Second task input metadata:

Bringing in Your Own Datastores for Raw Data#
Flytekit has a pluggable data persistence layer.
This is driven by PROTOCOL.
For example, it is theoretically possible to use S3 s3://
for metadata and GCS gcs://
for raw data. It is also possible to create your own protocol my_fs://
, to change how data is stored and accessed.
But for Metadata, the data should be accessible to Flyte control plane.
Data persistence is also pluggable.
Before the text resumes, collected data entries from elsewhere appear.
$ cat config.mk
export PLATFORM = sky130hd
export DESIGN_NAME = vector_writeback_buffer
export DESIGN_NICKNAME = d
export VERILOG_FILES = /design/src/rtl/vector_writeback_buffer.sv
export SDC_FILE = /design/constraint.sdc
export NUM_CORES = 1
export LEC_CHECK = 0
export CORE_ASPECT_RATIO = 1.5
export CORE_MARGIN = 1
export CORE_UTILIZATION = 40
export CTS_BUF_LIST = sky130_fd_sc_hd__clkbuf_8 sky130_fd_sc_hd__clkbuf_16
export DETAILED_ROUTE_END_ITERATION = 10
export GPL_ROUTABILITY_DRIVEN = 0
export PLACE_DENSITY = 0.63
export SLEW_MARGIN = 30
export SYNTH_ARGS = -nofsm -noshare
export SYNTH_HDL_FRONTEND = slang
export SYNTH_SLANG_ARGS = --single-unit
$ cat constraint.sdc
create_clock -name clock -period 4.5 [get_ports clock]
set_input_delay 0.45 -clock clock [delete_from_list [all_inputs] [get_ports clock]]
set_output_delay 0.45 -clock clock [all_outputs]
set_load 0.02 [all_outputs]
$ cat src/rtl/vector_writeback_buffer.sv
// In-order writeback FIFO between the vector execution units and the register file write port.
// Tracks which registers have buffered writes and counts retired RF writes.
module vector_writeback_buffer #(
  parameter int unsigned DEPTH = 4,
  parameter int unsigned VLEN  = 128,
  parameter int unsigned NREG  = 32,
  localparam int unsigned AW   = $clog2(NREG),
  localparam int unsigned BW   = VLEN / 8,
  localparam int unsigned PW   = $clog2(DEPTH),
  localparam int unsigned OW   = PW + 1
) (
  input  logic            clock,
  input  logic            reset_n,
  input  logic            result_valid,
  output logic            result_ready,
  input  logic [VLEN-1:0] result_vd,
  input  logic [AW-1:0]   result_addr,
  input  logic [BW-1:0]   result_be,
  output logic            rf_we,
  input  logic            rf_ready,
  output logic [AW-1:0]   rf_waddr,
  output logic [VLEN-1:0] rf_wdata,
  output logic [BW-1:0]   rf_wbe,
  output logic [NREG-1:0] pending_mask,
  output logic [OW-1:0]   occupancy,
  output logic [31:0]     retire_count
);

  if (DEPTH < 2 || (DEPTH & (DEPTH - 1)) != 0) begin : g_bad_depth
    $error("vector_writeback_buffer: DEPTH must be a power of two >= 2");
  end
  if (VLEN % 8 != 0) begin : g_bad_vlen
    $error("vector_writeback_buffer: VLEN must be a multiple of 8");
  end

  typedef struct packed {
    logic [AW-1:0]   addr;
    logic [BW-1:0]   be;
    logic [VLEN-1:0] data;
  } entry_t;

  entry_t           mem [DEPTH];
  logic [DEPTH-1:0] valid;
  logic [PW-1:0]    head;
  logic [PW-1:0]    tail;
  logic             push;
  logic             pop;
  logic [OW-1:0]    occ_next;

  // result_ready and rf_we are registers, so neither handshake has a combinational path through the buffer
  assign push = result_valid && result_ready;
  assign pop  = rf_we && rf_ready;

  always_comb begin
    occ_next = occupancy;
    case ({push, pop})
      2'b10:   occ_next = occupancy + OW'(1);
      2'b01:   occ_next = occupancy - OW'(1);
      default: occ_next = occupancy;
    endcase
  end

  // Control state; full/empty is decided by occupancy, pointers just wrap
  always_ff @(posedge clock or negedge reset_n) begin
    if (!reset_n) begin
      head         <= '0;
      tail         <= '0;
      valid        <= '0;
      occupancy    <= '0;
      rf_we        <= 1'b0;
      result_ready <= 1'b1;
      retire_count <= '0;
    end else begin
      if (pop) begin
        valid[head]  <= 1'b0;
        head         <= head + PW'(1);
        retire_count <= retire_count + 32'd1;
      end
      if (push) begin
        valid[tail] <= 1'b1;
        tail        <= tail + PW'(1);
      end
      occupancy    <= occ_next;
      rf_we        <= (occ_next != OW'(0));
      result_ready <= (occ_next != OW'(DEPTH));
    end
  end

  // Payload storage needs no reset: it is only observed through valid bits
  always_ff @(posedge clock) begin
    if (push) begin
      mem[tail].addr <= result_addr;
      mem[tail].be   <= result_be;
      mem[tail].data <= result_vd;
    end
  end

  always_comb begin
    rf_waddr = '0;
    rf_wdata = '0;
    rf_wbe   = '0;
    if (rf_we) begin
      rf_waddr = mem[head].addr;
      rf_wdata = mem[head].data;
      rf_wbe   = mem[head].be;
    end
  end

  // A bit stays set until the last buffered write to that register retires
  always_comb begin
    pending_mask = '0;
    for (int i = 0; i < DEPTH; i++) begin
      if (valid[i]) pending_mask[mem[i].addr] = 1'b1;
    end
  end

endmodule

==> results.py <==
metrics = {
    "power": {
        "max-vdd-ir-drop_uv": 408,
        "total_leakage_power_uw": 0.0107,
        "power.density_nw_per_um2": 666,
    },
    "floorplanning": {
        "floorplan.rows": 112,
        "coreArea_um2": 62600,
        "die_width_um": 208,
        "die_height_um": 311,
        "floorplan.initialDensity": 0.407,
        "ios": 371,
        "die_area_um2": 64700,
    },
    "synth": {
        "synth-main-ff-cell": "edfxtp_1",
        "synth_top_cells_by_area": "edfxtp_1, mux4_2, dfrtp_1",
        "ffs_w_async_s_r_synth": 0.0702,
        "register_bit_count_reported_by_yosys": 641,
        "synth.distinct_cells": 45,
        "post_synthesis_cell_type_with_the_largest_combined_area": "edfxtp_1",
        "syn_avg_cell_area_um2": 20.0,
        "synth_enable_flop_cells": 596,
        "synthesis.instances": 1272,
        "yosysWarnings": 0,
        "synth_sequential_area_ratio": 0.747,
        "post_synthesis_cell_area_um2": 25500,
        "synthDominantCellAreaShare": 0.703,
        "syn-num-nets": 1436,
    },
    "cts": {
        "cts_post_setup_buffers_inserted": 0,
        "cts_tree": "yes",
        "cts_made_buffers": 66,
        "clk_pin_slew_worst_paths_ps": 60,
        "clock_sink_count": 641,
        "clock_buffer_depth": 3,
        "clock_latency_ps": 600,
        "root_buffer": "clkbuf_16",
        "cts-htree-levels": 3,
    },
    "worst_setup_path": {
        "path_delay_family": "buffers and inverters",
        "crit_path_max_fanout": 46,
        "cp_cell_sequence": "buf_12, mux4_2, and2_1, clkdlybuf4s50_1",
        "critPathRequiredTime_ps": 4050,
        "timing.critical_path.arrival_ps": 3160,
        "critPathCaptureType": "output pin",
        "critical-path-slowest-cell": "dfrtp_4",
        "path_buf_inv": 2,
        "setup.worst_path.class": "register to output pin",
        "crit_path_max_incr_delay_ps": 770,
        "reg2reg_setup_slack_ps": 1900,
        "setup.worst_path.start_class": "register",
    },
    "cells_and_area": {
        "nets": 1834,
        "layout.cells.most_common": "edfxtp_1",
        "area_delta_synth_final_pct": 27.1,
        "post_route_utilization": 0.517,
        "fin_area_um2": 32400,
        "final_layout_size_suffix_gt1_frac": 0.172,
        "layout.cells.most_common_list": "edfxtp_1, clkdlybuf4s50_1, and2_1",
    },
    "routing": {
        "routed-via-count": 13600,
        "vias_per_cell": 5.41,
        "detail_route.wirelength.met1_um": 23000,
        "initialDrtViolationCount": 1218,
        "detailroute.wirelength.met2_um": 31200,
        "drc": 0,
        "topRoutingLayerUsed": "met5",
        "route.detailed.wl_per_inst_um": 23.8,
        "drtPass1Iterations": 10,
        "ant_nets": 0,
        "wl_met3_um": 4280,
        "routed_wirelength_um": 60000,
    },
    "global_route": {
        "grt_first_pass_wirelength_um": 90700,
        "via_count_of_the_first_global_routing_pass": 14500,
        "grt_max_degree": 81,
        "overflow": 0,
        "antenna_violations_before_repair": 8,
        "globalRouteTotalUtil": 0.187,
    },
    "timing": {
        "fin_tns_setup_ps": 0,
        "number_of_endpoints_failing_setup_at_the_final_stage": 0,
        "final.min_clock_period_ps": 3610,
        "relSlewSlack": 0.404,
        "fin_skew_ps": 20.3,
        "grt_setup_unrepaired": "false",
        "layout_worst_path_cycle_share": 0.801,
        "fmax_mhz": 277,
        "hold_violations": 0,
        "final-max-slew-violation-count": 0,
        "worst-slew-pin-transition_ps": 895,
    },
    "placed_design": {
        "dp_hpwl_um": 36900,
        "port-buffer-count": 370,
        "postPlaceCellArea_um2": 30300,
    },
    "run_status": {
        "outcome": "finished, final reports clean",
    },
    "flow_run": {
        "cap_viol_max_count": 0,
    },
    "worst_hold_path": {
        "path_type_of_the_worst_min_delay_path": "register to register",
    },
}
synthesized netlist by cell type, drive strengths merged, types with 3 or more instances:
cell,number
edfxtp,596
and2,151
mux4,149
dfrtp,44
clkbuf,43
nand2,30
xnor2,28
nor2,22
buf,20
nand3,18
o221ai,15
nand3b,13
inv,12
a21oi,11
and3,11
a22oi,10
ha,10
o22ai,10
a221o,9
nor3b,8
xor2,8
nand4,7
o211ai,7
or3b,7
and3b,6
nor3,5
a21o,4
and4,3
logic make-up (layout without fill, tap and decap cells):
group,Yosys count,count (layout),share of synthesized area
adders and majority gates,11,11,0.00570
muxes,152,152,0.133
xor gates and xnor gates,36,36,0.0124
buffers and inverters,75,521,0.0120
DFF,641,641,0.747
and+or+nand+nor,288,288,0.0697
other,0,2,0
AOI/OAI and AO/OA,69,69,0.0204
state kept, by name, indices dropped and copies added (netlist names):
register,count
tail,2
valid,4
head,2
occupancy,3
retire_count,32
mem,596
result_ready,1
rf_we,1
cell type report:
type	instances	area [um2]
Fill cell	5073	30300
Inverter	12	45.0
Clock buffer	68	1690
Multi-Input combinational cell	556	6170
Sequential cell	641	19000
Timing Repair Buffer	393	4020
Clock inverter	48	399
Tap cell	798	998
Antenna cell	2	5.00
per-layer routing:
metal | global-route usage | up-vias
met5 | 0 | -
met2 | 0.329 | 530
li1 | - | 5923
met3 | 0.0507 | 124
met1 | 0.221 | 7036
met4 | 0.0598 | 12
worst paths after layout:
path                                                   start                           end  cells after the start
worst max-delay path                     head[0]$_DFFE_PN0N_                  rf_wdata[21]                      4
worst min-delay path            retire_count[31]$_DFFE_PN0N_  retire_count[31]$_DFFE_PN0N_                      1
worst max register to register               rf_we$_DFF_PN0_               rf_we$_DFF_PN0_                      9
worst min register to register  retire_count[31]$_DFFE_PN0N_  retire_count[31]$_DFFE_PN0N_                      1
max in group asynchronous                            reset_n           head[1]$_DFFE_PN0N_                      3
min in group asynchronous                            reset_n  retire_count[14]$_DFFE_PN0N_                      3
where the power goes:
| group | switching (uW) | leakage [uW] | internal (uW) | total, uW |
|---|---|---|---|---|
| logic | 4180 | 0.00355 | 3910 | 8080 |
| clock network | 2240 | 0.00107 | 3030 | 5270 |
| registers | 482 | 0.00604 | 7730 | 8210 |
$ cat config.mk
export PLATFORM = sky130hd
export DESIGN_NAME = cacheline_adaptor
export DESIGN_NICKNAME = d
export VERILOG_FILES = /design/src/rtl/cacheline_adaptor_pkg.sv /design/src/rtl/cacheline_adaptor.sv
export SDC_FILE = /design/constraint.sdc
export NUM_CORES = 1
export LEC_CHECK = 0
export ABC_AREA = 1
export BUFFER_PORTS_ARGS = -buffer_cell sky130_fd_sc_hd__buf_4
export CAP_MARGIN = 20
export CORE_MARGIN = 2
export CORE_UTILIZATION = 30
export DETAILED_ROUTE_END_ITERATION = 16
export GPL_TIMING_DRIVEN = 0
export SLEW_MARGIN = 15
export SYNTH_ARGS = -nofsm -noshare
export SYNTH_HDL_FRONTEND = slang
export SYNTH_SLANG_ARGS = --single-unit
$ cat constraint.sdc
create_clock -name clk -period 2.9 [get_ports clk]
set_input_delay 0.58 -clock clk [delete_from_list [all_inputs] [get_ports clk]]
set_output_delay 0.58 -clock clk [all_outputs]
set_load 0.01 [all_outputs]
By default, it supports all major blob stores and uses an interface defined in Flytestdlib.
Deleting Raw Data in Your Own Datastores#
Flyte does not offer a direct function to delete raw data stored in external datastores like S3
or GCS
. However, you can manage deletion by configuring a lifecycle policy within your datastore service.
If caching is enabled in your Flyte task
, ensure that the max-cache-age
is set to be shorter than the lifecycle policy in your datastore to prevent potential data inconsistency issues.